2. Experiment Results
2.1 kill -9 Fault Injection (SIGKILL)
Ranks: [0, 1(broken), 2, 3], TCP transport
kill -9 PID=51107 (rank 1)
Observed behavior:
| Time |
Event |
| t+0s |
kill -9 sent to rank 1 |
| t+2s |
Rank 0: "marking peer 1 as broken during transferring op 1" (CORRECT) |
| t+2s |
Rank 2: "marking peer 0 as broken during transferring op 1" (FALSE POSITIVE) |
| t+2s |
Rank 3: "marking peer 0 as broken during transferring op 1" (FALSE POSITIVE) |
| t+60s |
Timeout: survivors did not continue collectives |
Detection result: 0/3 survivors detected the failure via get_peer_state().
Continue result: 0/3 survivors continued allreduce after kill -9.
2.2 os._exit(0) Clean Exit
Ranks: [0, 1(broken), 2, 3], TCP transport
rank 1 calls os._exit(0)
Observed behavior:
E tcp_transport.cpp:720] getConnection failed to 127.0.0.1:16596. Error: Connection refused
E tcp_transport.cpp:898] startTransfer failed to get connection to 127.0.0.1:16596
Spawn timed out after 30.0 seconds (FAIL)

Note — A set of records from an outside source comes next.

`src/rtl/cc_collision_controller.sv`:
```
// Round-level game flow controller: start, play, hit recovery with blink, game over.
// Sits between the player/obstacle comparator and the display/scroll logic; every
// output is driven straight from a register.
module cc_collision_controller #(
  parameter int DATAWIDTH  = 8,
  parameter int LIVES      = 3,
  parameter int LIVESWIDTH = 2,
  parameter int HIT_TICKS  = 4
) (
  input  logic                  CC_COLLISION_CONTROLLER_CLOCK_50,
  input  logic                  CC_COLLISION_CONTROLLER_RESET_InLow,
  input  logic                  CC_COLLISION_CONTROLLER_Start_InLow,
  input  logic                  CC_COLLISION_CONTROLLER_Tick_InHigh,
  input  logic [DATAWIDTH-1:0]  CC_COLLISION_CONTROLLER_Data_InBus,
  input  logic                  CC_COLLISION_CONTROLLER_Lost_InLow,
  output logic [DATAWIDTH-1:0]  CC_COLLISION_CONTROLLER_Data_OutBus,
  output logic                  CC_COLLISION_CONTROLLER_Freeze_OutHigh,
  output logic [LIVESWIDTH-1:0] CC_COLLISION_CONTROLLER_Lives_OutBus,
  output logic                  CC_COLLISION_CONTROLLER_Hit_OutHigh,
  output logic                  CC_COLLISION_CONTROLLER_GameOver_OutHigh
);

  localparam int CW = $clog2(HIT_TICKS + 1);

  typedef enum logic [1:0] {IDLE, PLAY, HIT, OVER} state_t;

  state_t                state, state_nx;
  logic [LIVESWIDTH-1:0] lives, lives_nx;
  logic [DATAWIDTH-1:0]  data_q, data_nx;
  logic                  freeze, freeze_nx;
  logic                  hit, hit_nx;
  logic                  over, over_nx;
  logic [CW-1:0]         cnt, cnt_nx;
  logic                  blink, blink_nx;
  logic                  start_prev;
  logic                  press;
  logic                  collision;

  // A press is the falling edge of the (already synchronised) start level.
  assign press     = start_prev & ~CC_COLLISION_CONTROLLER_Start_InLow;
  // Collisions only count on a frame tick, masking mid-frame comparator glitches.
  assign collision = CC_COLLISION_CONTROLLER_Tick_InHigh & ~CC_COLLISION_CONTROLLER_Lost_InLow;

  // State and registered outputs; reset value of start_prev hides a button held through reset.
  always_ff @(posedge CC_COLLISION_CONTROLLER_CLOCK_50 or negedge CC_COLLISION_CONTROLLER_RESET_InLow) begin
    if (!CC_COLLISION_CONTROLLER_RESET_InLow) begin
      state      <= IDLE;
      lives      <= LIVESWIDTH'(LIVES);
      data_q     <= '0;
      freeze     <= 1'b1;
      hit        <= 1'b0;
      over       <= 1'b0;
      cnt        <= '0;
      blink      <= 1'b0;
      start_prev <= 1'b1;
    end else begin
      state      <= state_nx;
      lives      <= lives_nx;
      data_q     <= data_nx;
      freeze     <= freeze_nx;
      hit        <= hit_nx;
      over       <= over_nx;
      cnt        <= cnt_nx;
      blink      <= blink_nx;
      start_prev <= CC_COLLISION_CONTROLLER_Start_InLow;
    end
  end

  // Next-state and next-output decode; freeze/game-over follow the state being entered.
  always_comb begin
    state_nx = state;
    lives_nx = lives;
    data_nx  = data_q;
    hit_nx   = 1'b0;
    cnt_nx   = cnt;
    blink_nx = blink;
    case (state)
      IDLE: begin
        data_nx = '0;
        if (press) begin
          state_nx = PLAY;
          lives_nx = LIVESWIDTH'(LIVES);
        end
      end
      PLAY: begin
        data_nx  = CC_COLLISION_CONTROLLER_Data_InBus;
        cnt_nx   = '0;
        blink_nx = 1'b0;
        // Start is ignored here, so a simultaneous press never beats a collision.
        if (collision) begin
          hit_nx = 1'b1;
          if (lives <= LIVESWIDTH'(1)) begin
            state_nx = OVER;
            lives_nx = '0;
            data_nx  = '1;
          end else begin
            state_nx = HIT;
            lives_nx = lives - 1'b1;
          end
        end
      end
      HIT: begin
        data_nx = blink ? '0 : CC_COLLISION_CONTROLLER_Data_InBus;
        if (CC_COLLISION_CONTROLLER_Tick_InHigh) begin
          blink_nx = ~blink;
          if (cnt == CW'(HIT_TICKS - 1)) begin
            // Blink is cleared too so an odd HIT_TICKS never leaves it set.
            state_nx = PLAY;
            cnt_nx   = '0;
            blink_nx = 1'b0;
          end else begin
            cnt_nx = cnt + 1'b1;
          end
        end
      end
      OVER: begin
        data_nx  = '1;
        lives_nx = '0;
        if (press) begin
          state_nx = PLAY;
          lives_nx = LIVESWIDTH'(LIVES);
        end
      end
      default: state_nx = IDLE;
    endcase
    freeze_nx = (state_nx != PLAY);
    over_nx   = (state_nx == OVER);
  end

  assign CC_COLLISION_CONTROLLER_Data_OutBus      = data_q;
  assign CC_COLLISION_CONTROLLER_Freeze_OutHigh   = freeze;
  assign CC_COLLISION_CONTROLLER_Lives_OutBus     = lives;
  assign CC_COLLISION_CONTROLLER_Hit_OutHigh      = hit;
  assign CC_COLLISION_CONTROLLER_GameOver_OutHigh = over;

endmodule

```
`config.mk`:
```
export PLATFORM = sky130hd
export DESIGN_NAME = cc_collision_controller
export DESIGN_NICKNAME = d
export VERILOG_FILES = /design/src/rtl/cc_collision_controller.sv
export SDC_FILE = /design/constraint.sdc
export NUM_CORES = 1
export LEC_CHECK = 0
export CORE_MARGIN = 8
export CORE_UTILIZATION = 40
export DETAILED_ROUTE_END_ITERATION = 8
export PLACE_DENSITY_LB_ADDON = 0.12
export SLEW_MARGIN = 20
export SYNTH_ARGS = -nofsm -noshare
export SYNTH_HDL_FRONTEND = slang
export SYNTH_SLANG_ARGS = --single-unit
```
`constraint.sdc`:
```
create_clock -name CC_COLLISION_CONTROLLER_CLOCK_50 -period 2.1 [get_ports CC_COLLISION_CONTROLLER_CLOCK_50]
set_clock_uncertainty 0.2 [all_clocks]
set_input_delay 0.315 -clock CC_COLLISION_CONTROLLER_CLOCK_50 [delete_from_list [all_inputs] [get_ports CC_COLLISION_CONTROLLER_CLOCK_50]]
set_output_delay 0.315 -clock CC_COLLISION_CONTROLLER_CLOCK_50 [all_outputs]
set_load 0.005 [all_outputs]
```
==> results.md <==
| Stage | Metric | Reported |
|:---|:---|:---|
| sta | Final setup margin | 196 ps |
| routing | Average via count per standard cell | 4.86 |
| cells and area | Final Instance Area | 0.00132 mm2 |
| clock tree | Clock sink count | 20 |
| power and ir drop | Comb power frac | 53.3% |
| routing | Post-route antenna net violation count | 0 |
| cells and area | Syn-to-layout area delta | 29.3% |
| synth | Number of synthesized flops with an enable pin | 0 |
| synth | Fraction of synthesis flops using an asynchronous set or reset pin | 100% |
| flow run | Max-cap violations | 0 |
| floorplanning | Effective utilization at floorplan | 41.6% |
| synth | Most used DFF post-synth | sky130_fd_sc_hd__dfrtp_1 |
| power and ir drop | Int Pwr | 1130 uW |
| sta | Unrepaired setup endpoints after global routing | no |
| floorplanning | Total Die Area | 0.00443 mm2 |
| outcome | Result of the run | finished clean |
| clock tree | Buffer depth of the longest clock path | 2 |
| sta | Max frequency | 0.525 GHz |
| floorplanning | Standard-cell rows | 18 |
| sta | Final period utilization | 90.7% |
| synth | Post-Syn Nets | 114 |
| setup path | Slowest cell on crit path | sky130_fd_sc_hd__dfstp_2 |
| synth | Yosys warning total | 0 |
| routing | Vias after detailed routing | 739 |
| power and ir drop | Sequential share of power | 36.0% |
| floorplanning | Die span in x | 66.6 um |
| routing | Final routed DRC violation total | 0 |
| placed design | Post-placement worst setup slack | 216 ps |
| sta | Slew @ Worst Pin | 374 ps |
| clock tree | Post-CTS resize count | 0 |
| sta | Hold violation count in the final report | 0 |
| synth | Flop and latch count out of synthesis | 20 |
| clock tree | Num CTS Buffers | 3 |
| sta | Max-slew headroom | 75.1% |
| cells and area | Ratio of cells with drive above 1 in the final layout | 15.6% |
| setup path | Worst setup SP type | flop |
| setup path | Required @ worst endpoint | 1580 ps |
| synth | Number of instances in the synthesized netlist | 94 |
| power and ir drop | NetSw | 660 uW |
| clock tree | Clock-pin transition on the worst setup and hold timing paths | 120 ps |
| setup path | Reg2reg setup slack | 230 ps |
| power and ir drop | Leakage Power | 0.000593 uW |
| synth | Post-synthesis sequential area ratio | 49.4% |
| setup path | Series of cell instances along the critical path | clkdlybuf4s50_1 |
| routing | Number of optimization iterations in the first detailed-route pass | 4 |
| routing | Iteration-0 DRC Markers | 27 |
| clock tree | Hold bufs inserted after CTS | 0 |
| placed design | Final weighted congestion in routability-driven placement | 0.879 |
| power and ir drop | IR drop worst, VDD | 0.000637 V |
| setup path | Sort of element at the end of the critical path | output pin |
| setup path | FF-to-FF Start | state[0] |
| clock tree | Post-CTS setup repair buffer count | 0 |
| synth | Library cells used by synthesis | 33 |
| setup path | Reg2reg end | CC_COLLISION_CONTROLLER_GameOver_OutHigh |
| setup path | Arrival @ worst endpoint | 1390 ps |
| power and ir drop | Share of total power consumed by net switching | 36.9% |
| grt | Number of global-route vias before repair | 769 |
| placed design | HPWL after DPL | 1.63 mm |
| placed design | Number of port buffers | 25 |
| cells and area | Number of nets in the layout | 143 |
| power and ir drop | Power per cell area | 1350 mW/mm2 |
| sta | Min Clock Period, post-route | 1900 ps |
| grt | Maximum number of pins on one net before global-route repair | 21 |
| setup path | Worst path depth | 1 |
| synth | Summed instance area of the synthesized netlist | 0.00102 mm2 |
| sta | Final Setup Violations | 0 |
| clock tree | CTS H-tree lvls | 1 |
| sta | Max-slew violation count | 0 |
| grt | GRT Util Overall | 10.3% |
| clock tree | Library cell used as clock root buffer | sky130_fd_sc_hd__clkbuf_4 |
| clock tree | Clock tree from TritonCTS | built |
| setup path | CP Buf/Inv Count | 1 |
| cells and area | Number of antenna repair diodes | 0 |
| setup path | Worst Setup Path Type | reg -> out |
| routing | Total wirelength of the detailed-routed design | 2.10 mm |
| synth | Synthesized area divided by synthesized cell count | 10.9 um2 |
| power and ir drop | Clock group share of total power | 10.7% |
| clock tree | Clock latency reported for the late side of the worst-skew pair | 300 ps |
| grt | Global-route wire length before repair | 3.56 mm |
| sta | TNS Setup | 0 ps |
| setup path | Peak fanout along the critical path | 4 |
| setup path | Largest stage delay on the critical path | 580 ps |
| grt | Number of antenna violations at the first check in global routing | 0 |
| placed design | Instance area at placement | 0.00129 mm2 |
| setup path | Cells on worst reg2reg path | 5 |
| floorplanning | Std-Cell Core Area | 0.00245 mm2 |
| setup path | Gate family responsible for the most delay along the worst path | flip-flops |
| grt | Leftover overflow at the end of global routing | 0 |
| floorplanning | Floorplan die height | 66.6 um |
| hold path | Path category of the worst min-delay check | in -> async |
| routing | Avg WL per Cell | 13.8 um |
| floorplanning | I/O pin count | 26 |
==> power groups by stage <==
stage / clock [uW] / combinational (uW) / sequential, uW
after floorplan: 0 / 593 / 660
after global placement: 0 / 946 / 655
after detailed placement: 0 / 964 / 654
after CTS: 199 / 969 / 645
after global routing: 218 / 1050 / 666
final: 192 / 954 / 644
==> routing by layer <==
layer / wire [um] / share of wire, % / track usage [%]
met5: 0 / 0 / 0
met4: 12 / 0.57 / 5.60
met3: 102 / 4.9 / 3.02
met2: 1080 / 51 / 16.8
met1: 909 / 43 / 11.8
==> kinds of logic after synthesis <==
kind of cell	share of synthesized area [%]
AND/OR/NAND/NOR	13.8
AO/OA/AOI/OAI	21.2
flip-flops	49.4
buffers and inverters	5.87
adder cells (fa/ha/maj)	8.57
multiplexers	1.10
==> state kept, by name, indices dropped and copies added, names as in the netlist, 2 cells and up <==
name                                  count
CC_COLLISION_CONTROLLER_Data_OutBus       8
cnt                                       3
CC_COLLISION_CONTROLLER_Lives_OutBus      2
state                                     2
[src/rtl/idct_block_scheduler_pkg.sv]
// Shared definitions for the IDCT block scheduler: sequencer state encoding,
// picture segments, block-grid dimensions and SRAM segment bases/strides.
package idct_block_scheduler_pkg;

  typedef enum logic [2:0] {
    ST_IDLE     = 3'd0,
    ST_LI_FETCH = 3'd1,
    ST_LI_CT    = 3'd2,
    ST_MEGA_A   = 3'd3,
    ST_MEGA_B   = 3'd4,
    ST_LO_CS    = 3'd5,
    ST_LO_WS    = 3'd6
  } sched_state_t;

  typedef enum logic [1:0] {
    SEG_Y = 2'd0,
    SEG_U = 2'd1,
    SEG_V = 2'd2
  } seg_t;

  localparam int Y_BLK_COLS   = 40;
  localparam int UV_BLK_COLS  = 20;
  localparam int BLK_ROWS     = 30;
  localparam int TOTAL_BLOCKS = 2400;

  localparam logic [17:0] PRE_Y_BASE = 18'd76800;
  localparam logic [17:0] PRE_U_BASE = 18'd153600;
  localparam logic [17:0] PRE_V_BASE = 18'd192000;
  localparam logic [17:0] OUT_Y_BASE = 18'd0;
  localparam logic [17:0] OUT_U_BASE = 18'd38400;
  localparam logic [17:0] OUT_V_BASE = 18'd57600;

  localparam logic [8:0] PRE_Y_STRIDE  = 9'd320;
  localparam logic [8:0] PRE_UV_STRIDE = 9'd160;
  localparam logic [8:0] OUT_Y_STRIDE  = 9'd160;
  localparam logic [8:0] OUT_UV_STRIDE = 9'd80;

  localparam logic MODE_FETCH = 1'b0;
  localparam logic MODE_WRITE = 1'b1;

endpackage
## src/rtl/tiny_host_bridge.sv

```systemverilog
// Host-side bridge for the pairing core's operand RAM: packs 7 host words into one
// 198-bit element write and unpacks one element read into 7 host words.
module tiny_host_bridge #(
  parameter int W      = 198,
  parameter int BW     = 32,
  parameter int NW     = 7,
  parameter int AW     = 7,
  parameter int RD_LAT = 1
) (
  input  logic          clk,
  input  logic          reset,
  input  logic          cmd_valid,
  output logic          cmd_ready,
  input  logic          cmd_write,
  input  logic [AW-1:0] cmd_addr,
  input  logic          in_valid,
  output logic          in_ready,
  input  logic [BW-1:0] in_data,
  output logic          out_valid,
  input  logic          out_ready,
  output logic [BW-1:0] out_data,
  output logic          bad_trit,
  output logic          busy,
  output logic          ram_sel,
  output logic          ram_w,
  output logic [AW-1:0] ram_addr,
  output logic [W-1:0]  ram_data,
  input  logic [W-1:0]  ram_out
);

  // Handshakes: a transfer happens on a rising edge where valid and ready are both 1.
  // cmd_ready, in_ready and out_valid are registered and only change on that edge.

  localparam int TOP = W - BW * (NW - 1);

  typedef enum logic [2:0] {
    IDLE  = 3'd0,
    LOAD  = 3'd1,
    WRITE = 3'd2,
    RDREQ = 3'd3,
    SEND  = 3'd4
  } state_t;

  state_t                 state;
  logic [2:0]             cnt;
  logic [3:0]             lat_cnt;
  logic [BW*(NW-1)-1:0]   rd_sr;
  logic                   has_bad;

  always_comb begin
    has_bad = 1'b0;
    for (int i = 0; i < W / 2; i++) begin
      if (ram_data[2*i +: 2] == 2'b11) has_bad = 1'b1;
    end
  end

  always_ff @(posedge clk or posedge reset) begin
    if (reset) begin
      state     <= IDLE;
      cnt       <= 3'd0;
      lat_cnt   <= 4'd0;
      rd_sr     <= '0;
      cmd_ready <= 1'b1;
      in_ready  <= 1'b0;
      out_valid <= 1'b0;
      out_data  <= '0;
      bad_trit  <= 1'b0;
      busy      <= 1'b0;
      ram_sel   <= 1'b0;
      ram_w     <= 1'b0;
      ram_addr  <= '0;
      ram_data  <= '0;
    end else begin
      case (state)
        IDLE: begin
          if (cmd_valid) begin
            cmd_ready <= 1'b0;
            busy      <= 1'b1;
            ram_addr  <= cmd_addr;
            cnt       <= 3'd0;
            if (cmd_write) begin
              state    <= LOAD;
              in_ready <= 1'b1;
            end else begin
              state   <= RDREQ;
              ram_sel <= 1'b1;
              lat_cnt <= 4'd0;
            end
          end
        end
        LOAD: begin
          if (in_valid) begin
            for (int k = 0; k < NW - 1; k++) begin
              if (cnt == 3'(k)) ram_data[k*BW +: BW] <= in_data;
            end
            // The last word only carries the top TOP bits of the element.
            if (cnt == 3'(NW - 1)) begin
              ram_data[W-1:BW*(NW-1)] <= in_data[TOP-1:0];
              in_ready <= 1'b0;
              ram_sel  <= 1'b1;
              ram_w    <= 1'b1;
              cnt      <= 3'd0;
              state    <= WRITE;
            end else begin
              cnt <= cnt + 3'd1;
            end
          end
        end
        WRITE: begin
          ram_sel   <= 1'b0;
          ram_w     <= 1'b0;
          if (has_bad) bad_trit <= 1'b1;
          cmd_ready <= 1'b1;
          busy      <= 1'b0;
          state     <= IDLE;
        end
        RDREQ: begin
          // Core output is valid RD_LAT edges after the request, sampled one edge later.
          if (lat_cnt == 4'(RD_LAT)) begin
            ram_sel   <= 1'b0;
            rd_sr     <= {{(BW*NW-W){1'b0}}, ram_out[W-1:BW]};
            out_data  <= ram_out[BW-1:0];
            out_valid <= 1'b1;
            cnt       <= 3'd0;
            state     <= SEND;
          end else begin
            lat_cnt <= lat_cnt + 4'd1;
          end
        end
        SEND: begin
          if (out_ready) begin
            if (cnt == 3'(NW - 1)) begin
              out_valid <= 1'b0;
              out_data  <= '0;
              cmd_ready <= 1'b1;
              busy      <= 1'b0;
              state     <= IDLE;
            end else begin
              out_data <= rd_sr[BW-1:0];
              rd_sr    <= rd_sr >> BW;
              cnt      <= cnt + 3'd1;
            end
          end
        end
        default: state <= IDLE;
      endcase
    end
  end

endmodule

```
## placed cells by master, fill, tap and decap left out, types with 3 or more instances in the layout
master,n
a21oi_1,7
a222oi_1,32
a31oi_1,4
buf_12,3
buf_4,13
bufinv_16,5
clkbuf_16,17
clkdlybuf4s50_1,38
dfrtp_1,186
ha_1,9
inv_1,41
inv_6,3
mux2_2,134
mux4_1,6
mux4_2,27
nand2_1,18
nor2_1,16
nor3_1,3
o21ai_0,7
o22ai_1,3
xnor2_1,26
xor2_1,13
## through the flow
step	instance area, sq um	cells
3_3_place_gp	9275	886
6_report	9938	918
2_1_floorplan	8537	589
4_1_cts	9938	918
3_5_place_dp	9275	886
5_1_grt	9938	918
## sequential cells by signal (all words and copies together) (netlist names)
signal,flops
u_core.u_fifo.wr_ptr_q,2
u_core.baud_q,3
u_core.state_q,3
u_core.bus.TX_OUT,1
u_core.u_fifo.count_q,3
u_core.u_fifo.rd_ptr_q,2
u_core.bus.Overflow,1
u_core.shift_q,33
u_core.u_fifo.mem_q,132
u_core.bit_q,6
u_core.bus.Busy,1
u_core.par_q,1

Result: Even with clean exit, survivors cannot continue collectives because the TransferEngine attempts to connect to the dead rank's TCP port, which returns "Connection refused".
2.3 Key Error Patterns
From mooncake_worker_thread.cpp:199:
LOG(ERROR) << "Rank " << group->rank << " marking peer " << j
<< " as broken during transferring op " << (int)task.opType;
The peer marking code at lines 192-209:
if (status.s == TransferStatusEnum::FAILED ||
(j != group->rank &&
diff.count() > kPingTimeoutMicroseconds_ &&
group->engine->probePeerAliveByID(group->segmentIDs[j]) != PeerLiveness::Alive)) {
// Set peerConnected to notify the connection poller to reconnect it.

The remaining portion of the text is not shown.